Officials have also asked the 9th Circuit Court of Appeals to block Tigar’s decision and indicated that the administration intends to fight the issue to the Supreme Court, if necessary. Officials asked the appeals court to rule on their request by Thursday.
Officials said the asylum rules are working and that Tigar’s ruling “threatens to erase that success.”
“The government expects that, if the rule is unavailable for any amount of time, the ‘current decline in border encounters will quickly be erased by a surge in border crossings that could match — or even exceed — the levels seen in the days leading up to the end of the Title 42’ order,” lawyers for the government told the appeals court in a June 27 request for an emergency stay.

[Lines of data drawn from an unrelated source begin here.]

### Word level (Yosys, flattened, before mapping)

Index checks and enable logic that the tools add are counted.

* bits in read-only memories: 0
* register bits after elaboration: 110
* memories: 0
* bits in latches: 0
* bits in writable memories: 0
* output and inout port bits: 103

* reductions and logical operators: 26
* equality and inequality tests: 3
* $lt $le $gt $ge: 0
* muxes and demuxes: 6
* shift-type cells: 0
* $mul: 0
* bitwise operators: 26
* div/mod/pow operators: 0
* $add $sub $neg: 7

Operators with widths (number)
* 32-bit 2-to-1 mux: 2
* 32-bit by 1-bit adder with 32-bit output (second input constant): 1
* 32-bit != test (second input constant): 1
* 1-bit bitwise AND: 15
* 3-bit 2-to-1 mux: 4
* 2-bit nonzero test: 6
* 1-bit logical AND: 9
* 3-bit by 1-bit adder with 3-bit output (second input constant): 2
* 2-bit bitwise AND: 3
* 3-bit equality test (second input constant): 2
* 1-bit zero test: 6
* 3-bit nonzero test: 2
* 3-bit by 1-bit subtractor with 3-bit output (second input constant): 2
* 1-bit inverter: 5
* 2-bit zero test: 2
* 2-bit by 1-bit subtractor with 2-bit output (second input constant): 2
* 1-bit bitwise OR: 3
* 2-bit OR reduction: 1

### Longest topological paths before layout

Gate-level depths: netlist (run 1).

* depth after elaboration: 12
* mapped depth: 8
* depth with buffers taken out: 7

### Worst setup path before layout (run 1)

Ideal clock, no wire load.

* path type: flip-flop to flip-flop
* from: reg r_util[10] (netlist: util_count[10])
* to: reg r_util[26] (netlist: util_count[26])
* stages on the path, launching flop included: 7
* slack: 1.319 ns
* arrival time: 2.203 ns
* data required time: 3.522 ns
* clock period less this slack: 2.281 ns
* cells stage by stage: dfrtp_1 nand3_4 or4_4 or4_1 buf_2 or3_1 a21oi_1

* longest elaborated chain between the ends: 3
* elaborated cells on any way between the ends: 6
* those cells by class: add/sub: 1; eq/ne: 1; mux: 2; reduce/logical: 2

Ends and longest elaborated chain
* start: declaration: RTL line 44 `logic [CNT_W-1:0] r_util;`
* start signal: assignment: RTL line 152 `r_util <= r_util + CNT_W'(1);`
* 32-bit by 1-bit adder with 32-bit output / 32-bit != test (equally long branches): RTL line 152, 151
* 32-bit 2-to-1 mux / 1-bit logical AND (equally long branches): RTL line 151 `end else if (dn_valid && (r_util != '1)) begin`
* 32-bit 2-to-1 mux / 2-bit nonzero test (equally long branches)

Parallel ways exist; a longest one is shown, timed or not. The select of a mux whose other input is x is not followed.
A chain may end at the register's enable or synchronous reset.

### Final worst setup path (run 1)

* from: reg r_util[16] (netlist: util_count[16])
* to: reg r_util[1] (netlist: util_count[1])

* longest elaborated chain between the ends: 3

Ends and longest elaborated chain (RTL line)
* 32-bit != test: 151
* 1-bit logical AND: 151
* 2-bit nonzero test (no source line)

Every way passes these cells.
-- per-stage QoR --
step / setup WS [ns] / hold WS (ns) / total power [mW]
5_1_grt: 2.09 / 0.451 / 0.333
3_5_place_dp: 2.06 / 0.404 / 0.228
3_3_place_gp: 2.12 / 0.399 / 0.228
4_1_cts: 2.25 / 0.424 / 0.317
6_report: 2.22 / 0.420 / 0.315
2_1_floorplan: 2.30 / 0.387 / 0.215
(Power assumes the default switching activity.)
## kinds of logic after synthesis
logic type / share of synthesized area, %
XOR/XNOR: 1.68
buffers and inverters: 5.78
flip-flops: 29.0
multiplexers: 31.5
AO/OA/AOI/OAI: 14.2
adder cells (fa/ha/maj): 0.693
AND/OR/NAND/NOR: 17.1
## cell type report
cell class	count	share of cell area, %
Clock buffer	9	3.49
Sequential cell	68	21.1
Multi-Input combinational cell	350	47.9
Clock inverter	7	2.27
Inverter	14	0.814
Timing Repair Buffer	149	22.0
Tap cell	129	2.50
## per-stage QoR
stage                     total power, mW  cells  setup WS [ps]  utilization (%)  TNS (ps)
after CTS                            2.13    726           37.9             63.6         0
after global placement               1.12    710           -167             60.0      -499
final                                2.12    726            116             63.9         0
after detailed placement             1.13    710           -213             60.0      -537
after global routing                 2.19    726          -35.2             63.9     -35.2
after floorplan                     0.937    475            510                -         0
--- src/rtl/exec_writeback_stage_if.sv ---
`default_nettype none
// ============================================================================
// Module   : exec_writeback_stage_if
// Brief    : Decoded-instruction, status and debug bundle for the execute stage.
// Revision : 1.0 - initial release
// ============================================================================
interface exec_writeback_stage_if #(
    parameter int DATA_W = 16
);
    logic [3:0]        opcode;
    logic              source2_select;
    logic              alu_out_select;
    logic              regwrite_flag;
    logic [5:0]        immediate_addr;
    logic [2:0]        rreg_sig1;
    logic [2:0]        rreg_sig2;
    logic [2:0]        wreg_sig;
    logic              stall;
    logic [DATA_W-1:0] result;
    logic              zero_flag;
    logic              neg_flag;
    logic              carry_flag;
    logic [2:0]        dbg_addr;
    logic [DATA_W-1:0] dbg_data;

    modport master (
        output opcode, source2_select, alu_out_select, regwrite_flag,
               immediate_addr, rreg_sig1, rreg_sig2, wreg_sig, dbg_addr,
        input  stall, result, zero_flag, neg_flag, carry_flag, dbg_data
    );

    modport slave (
        input  opcode, source2_select, alu_out_select, regwrite_flag,
               immediate_addr, rreg_sig1, rreg_sig2, wreg_sig, dbg_addr,
        output stall, result, zero_flag, neg_flag, carry_flag, dbg_data
    );
endinterface
`default_nettype wire

--- src/rtl/exec_writeback_stage.sv ---
`default_nettype none
// ============================================================================
// Module   : exec_writeback_stage
// Brief    : Register file, ID/EX register, ALU and writeback with EX bypass.
//            Define MUL_EN to add the multi-cycle shift-add multiplier.
// Revision : 1.0 - initial release
// ============================================================================
module exec_writeback_stage #(
    parameter int DATA_W     = 16,
    parameter int MUL_CYCLES = 16
) (
    input  wire logic             clk,
    input  wire logic             rst,
    exec_writeback_stage_if.slave bus
);
    localparam logic [3:0] c_op_add = 4'd0;
    localparam logic [3:0] c_op_sub = 4'd1;
    localparam logic [3:0] c_op_and = 4'd2;
    localparam logic [3:0] c_op_or  = 4'd3;
    localparam logic [3:0] c_op_xor = 4'd4;
    localparam logic [3:0] c_op_sll = 4'd5;
    localparam logic [3:0] c_op_srl = 4'd6;
    localparam logic [3:0] c_op_not = 4'd7;

    logic [DATA_W-1:0] r_regs [8];
    logic [DATA_W-1:0] r_ex_a;
    logic [DATA_W-1:0] r_ex_b;
    logic [3:0]        r_ex_op;
    logic              r_ex_sel;
    logic [5:0]        r_ex_imm;
    logic [2:0]        r_ex_wreg;
    logic              r_ex_we;
    logic [DATA_W-1:0] r_result;
    logic              r_zero;
    logic              r_neg;
    logic              r_carry;

    logic [DATA_W:0]   w_sum;
    logic [DATA_W-1:0] w_alu_res;
    logic              w_alu_carry;
    logic [DATA_W-1:0] w_ex_val;
    logic              w_ex_carry;
    logic              w_ex_fwd;
    logic              w_ex_is_mul;
    logic [DATA_W-1:0] w_op_a;
    logic [DATA_W-1:0] w_op_b;
    logic              w_stall;
    logic              w_mul_done;
    logic              w_mul_wr;
    logic [DATA_W-1:0] w_mul_val;
    logic              w_wr_en;
    logic [DATA_W-1:0] w_wr_val;
    logic              w_wr_carry;

    always_comb begin
        w_sum       = '0;
        w_alu_res   = r_ex_b;
        w_alu_carry = 1'b0;
        case (r_ex_op)
            c_op_add: begin
                w_sum       = {1'b0, r_ex_a} + {1'b0, r_ex_b};
                w_alu_res   = w_sum[DATA_W-1:0];
                w_alu_carry = w_sum[DATA_W];
            end
            c_op_sub: begin
                // Bit DATA_W of the widened difference is the borrow (A < B).
                w_sum       = {1'b0, r_ex_a} - {1'b0, r_ex_b};
                w_alu_res   = w_sum[DATA_W-1:0];
                w_alu_carry = w_sum[DATA_W];
            end
            c_op_and: w_alu_res = r_ex_a & r_ex_b;
            c_op_or:  w_alu_res = r_ex_a | r_ex_b;
            c_op_xor: w_alu_res = r_ex_a ^ r_ex_b;
            c_op_sll: w_alu_res = r_ex_a << r_ex_b[3:0];
            c_op_srl: w_alu_res = r_ex_a >> r_ex_b[3:0];
            c_op_not: w_alu_res = ~r_ex_a;
            default:  w_alu_res = r_ex_b;
        endcase
    end

    assign w_ex_val   = r_ex_sel ? {{(DATA_W-6){1'b0}}, r_ex_imm} : w_alu_res;
    assign w_ex_carry = r_ex_sel ? 1'b0 : w_alu_carry;
    assign w_ex_fwd   = r_ex_we && (r_ex_wreg != 3'd0) && !w_ex_is_mul;

    always_comb begin
        w_op_a = r_regs[bus.rreg_sig1];
        if (w_ex_fwd && (r_ex_wreg == bus.rreg_sig1)) begin
            w_op_a = w_ex_val;
        end
        w_op_b = r_regs[bus.rreg_sig2];
        if (w_ex_fwd && (r_ex_wreg == bus.rreg_sig2)) begin
            w_op_b = w_ex_val;
        end
        if (bus.source2_select) begin
            w_op_b = {{(DATA_W-6){1'b0}}, bus.immediate_addr};
        end
    end

    always_comb begin
        w_wr_en    = w_ex_fwd;
        w_wr_val   = w_ex_val;
        w_wr_carry = w_ex_carry;
        if (w_mul_wr) begin
            w_wr_en    = 1'b1;
            w_wr_val   = w_mul_val;
            w_wr_carry = 1'b0;
        end
    end

    always_ff @(posedge clk or posedge rst) begin
        if (rst) begin
            for (int i = 0; i < 8; i++) begin
                r_regs[i] <= '0;
            end
            r_ex_a    <= '0;
            r_ex_b    <= '0;
            r_ex_op   <= '0;
            r_ex_sel  <= 1'b0;
            r_ex_imm  <= '0;
            r_ex_wreg <= '0;
            r_ex_we   <= 1'b0;
            r_result  <= '0;
            r_zero    <= 1'b0;
            r_neg     <= 1'b0;
            r_carry   <= 1'b0;
        end else begin
            if (!w_stall) begin
                r_ex_a    <= w_op_a;
                r_ex_b    <= w_op_b;
                r_ex_op   <= bus.opcode;
                r_ex_sel  <= bus.alu_out_select;
                r_ex_imm  <= bus.immediate_addr;
                r_ex_wreg <= bus.wreg_sig;
                r_ex_we   <= bus.regwrite_flag;
            end else if (w_mul_done) begin
                // Retire the multiply so it neither bypasses nor writes again.
                r_ex_we <= 1'b0;
            end
            if (w_wr_en) begin
                r_regs[r_ex_wreg] <= w_wr_val;
                r_result          <= w_wr_val;
                r_zero            <= (w_wr_val == '0);
                r_neg             <= w_wr_val[DATA_W-1];
                r_carry           <= w_wr_carry;
            end
        end
    end

`ifdef MUL_EN
    localparam logic [3:0] c_op_mul = 4'd8;
    localparam int         c_cnt_w  = (MUL_CYCLES > 1) ? $clog2(MUL_CYCLES) : 1;
    localparam logic [c_cnt_w-1:0] c_cnt_last = c_cnt_w'(MUL_CYCLES - 1);
    localparam logic [0:0] c_st_idle = 1'b0;
    localparam logic [0:0] c_st_busy = 1'b1;

    logic [0:0]         r_state;
    logic [0:0]         w_state_nxt;
    logic               r_stall;
    logic               w_stall_nxt;
    logic [c_cnt_w-1:0] r_cnt;
    logic [DATA_W-1:0]  r_mul_acc;
    logic [DATA_W-1:0]  r_mul_a;
    logic [DATA_W-1:0]  r_mul_b;
    logic [DATA_W-1:0]  w_mul_acc_nxt;
    logic               w_mul_start;

    assign w_ex_is_mul   = (r_ex_op == c_op_mul);
    assign w_mul_start   = !r_stall && (bus.opcode == c_op_mul);
    assign w_mul_done    = (r_state == c_st_busy) && (r_cnt == c_cnt_last);
    assign w_mul_acc_nxt = r_mul_acc + (r_mul_b[0] ? r_mul_a : '0);
    assign w_mul_wr      = w_mul_done && r_ex_we && (r_ex_wreg != 3'd0);
    assign w_mul_val     = w_mul_acc_nxt;
    assign w_stall       = r_stall;

    always_ff @(posedge clk or posedge rst) begin
        if (rst) begin
            r_state <= c_st_idle;
            r_stall <= 1'b0;
        end else begin
            r_state <= w_state_nxt;
            r_stall <= w_stall_nxt;
        end
    end

    always_comb begin
        w_state_nxt = r_state;
        w_stall_nxt = r_stall;
        case (r_state)
            c_st_idle: begin
                if (w_mul_start) begin
                    w_state_nxt = c_st_busy;
                    w_stall_nxt = 1'b1;
                end
            end
            default: begin
                if (r_cnt == c_cnt_last) begin
                    w_state_nxt = c_st_idle;
                    w_stall_nxt = 1'b0;
                end
            end
        endcase
    end

    // One multiplier bit per cycle; operands are latched alongside EX capture.
    always_ff @(posedge clk or posedge rst) begin
        if (rst) begin
            r_cnt     <= '0;
            r_mul_acc <= '0;
            r_mul_a   <= '0;
            r_mul_b   <= '0;
        end else if (w_mul_start) begin
            r_cnt     <= '0;
            r_mul_acc <= '0;
            r_mul_a   <= w_op_a;
            r_mul_b   <= w_op_b;
        end else if (r_state == c_st_busy) begin
            r_cnt     <= r_cnt + 1'b1;
            r_mul_acc <= w_mul_acc_nxt;
            r_mul_a   <= r_mul_a << 1;
            r_mul_b   <= r_mul_b >> 1;
        end
    end
`else
    assign w_ex_is_mul = 1'b0;
    assign w_mul_done  = 1'b0;
    assign w_mul_wr    = 1'b0;
    assign w_mul_val   = '0;
    assign w_stall     = 1'b0;
`endif

    assign bus.stall      = w_stall;
    assign bus.result     = r_result;
    assign bus.zero_flag  = r_zero;
    assign bus.neg_flag   = r_neg;
    assign bus.carry_flag = r_carry;
    assign bus.dbg_data   = (bus.dbg_addr == 3'd0) ? '0 : r_regs[bus.dbg_addr];

endmodule
`default_nettype wire

--- src/flat_wrapper.sv ---
// flat-port wrapper written by rule: the top's interface ports become plain ports
module exec_writeback_stage_flat 
#(
    parameter int DATA_W     = 16,
    parameter int MUL_CYCLES = 16
)
  (clk, rst, bus_opcode, bus_source2_select, bus_alu_out_select, bus_regwrite_flag, bus_immediate_addr, bus_rreg_sig1, bus_rreg_sig2, bus_wreg_sig, bus_dbg_addr, bus_stall, bus_result, bus_zero_flag, bus_neg_flag, bus_carry_flag, bus_dbg_data);
  exec_writeback_stage_if #(.DATA_W(DATA_W)) bus_i ();
  input  wire logic clk;
  input  wire logic rst;
  input wire logic [$bits(bus_i.opcode)-1:0] bus_opcode;
  input wire logic [$bits(bus_i.source2_select)-1:0] bus_source2_select;
  input wire logic [$bits(bus_i.alu_out_select)-1:0] bus_alu_out_select;
  input wire logic [$bits(bus_i.regwrite_flag)-1:0] bus_regwrite_flag;
  input wire logic [$bits(bus_i.immediate_addr)-1:0] bus_immediate_addr;
  input wire logic [$bits(bus_i.rreg_sig1)-1:0] bus_rreg_sig1;
  input wire logic [$bits(bus_i.rreg_sig2)-1:0] bus_rreg_sig2;
  input wire logic [$bits(bus_i.wreg_sig)-1:0] bus_wreg_sig;
  input wire logic [$bits(bus_i.dbg_addr)-1:0] bus_dbg_addr;
  output wire logic [$bits(bus_i.stall)-1:0] bus_stall;
  output wire logic [$bits(bus_i.result)-1:0] bus_result;
  output wire logic [$bits(bus_i.zero_flag)-1:0] bus_zero_flag;
  output wire logic [$bits(bus_i.neg_flag)-1:0] bus_neg_flag;
  output wire logic [$bits(bus_i.carry_flag)-1:0] bus_carry_flag;
  output wire logic [$bits(bus_i.dbg_data)-1:0] bus_dbg_data;
  assign bus_i.opcode = bus_opcode;
  assign bus_i.source2_select = bus_source2_select;
  assign bus_i.alu_out_select = bus_alu_out_select;
  assign bus_i.regwrite_flag = bus_regwrite_flag;
  assign bus_i.immediate_addr = bus_immediate_addr;
  assign bus_i.rreg_sig1 = bus_rreg_sig1;
  assign bus_i.rreg_sig2 = bus_rreg_sig2;
  assign bus_i.wreg_sig = bus_wreg_sig;
  assign bus_i.dbg_addr = bus_dbg_addr;
  assign bus_stall = bus_i.stall;
  assign bus_result = bus_i.result;
  assign bus_zero_flag = bus_i.zero_flag;
  assign bus_neg_flag = bus_i.neg_flag;
  assign bus_carry_flag = bus_i.carry_flag;
  assign bus_dbg_data = bus_i.dbg_data;
  exec_writeback_stage #(.DATA_W(DATA_W), .MUL_CYCLES(MUL_CYCLES)) u_core (.clk(clk), .rst(rst), .bus(bus_i));
endmodule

The Department of Homeland Security, which enforces immigration and border laws, estimated more than 100,000 migrants are in Northern Mexico, within eight hours of the U.S.-Mexico border. “Many more” are transiting to the border, officials said in court filings.
Would-be border-crossers are waiting to see whether the Biden administration’s policies will remain in place, Biden officials said.
Any interruption in those restrictions “will result in another surge in migration that will significantly disrupt and tax DHS operations,” officials said.
U.S. law allows migrants to request asylum once they are inside its borders, but the number of people seeking humanitarian protection has dramatically increased over the years and led to concerns that migrants and smugglers are using the system to get into the United States.
Asylum seekers must have a well-founded fear of being persecuted in their homelands because of their race, religion, nationality, political opinion or another trait. Most asylum seekers do not win their cases, but staggering backlogs in immigration courts have meant that they are likely to remain in the United States for years before a judge renders a decision.
Conservative opponents of the Biden administration have filed separate lawsuits challenging the president’s use of the CBP One app to allow up to 1,450 asylum seekers and migrants per day to enter lawfully.
Immigrant advocates are suing to block the administration from routing people through the scheduling app, saying CBP cannot turn back asylum seekers who don’t have appointments.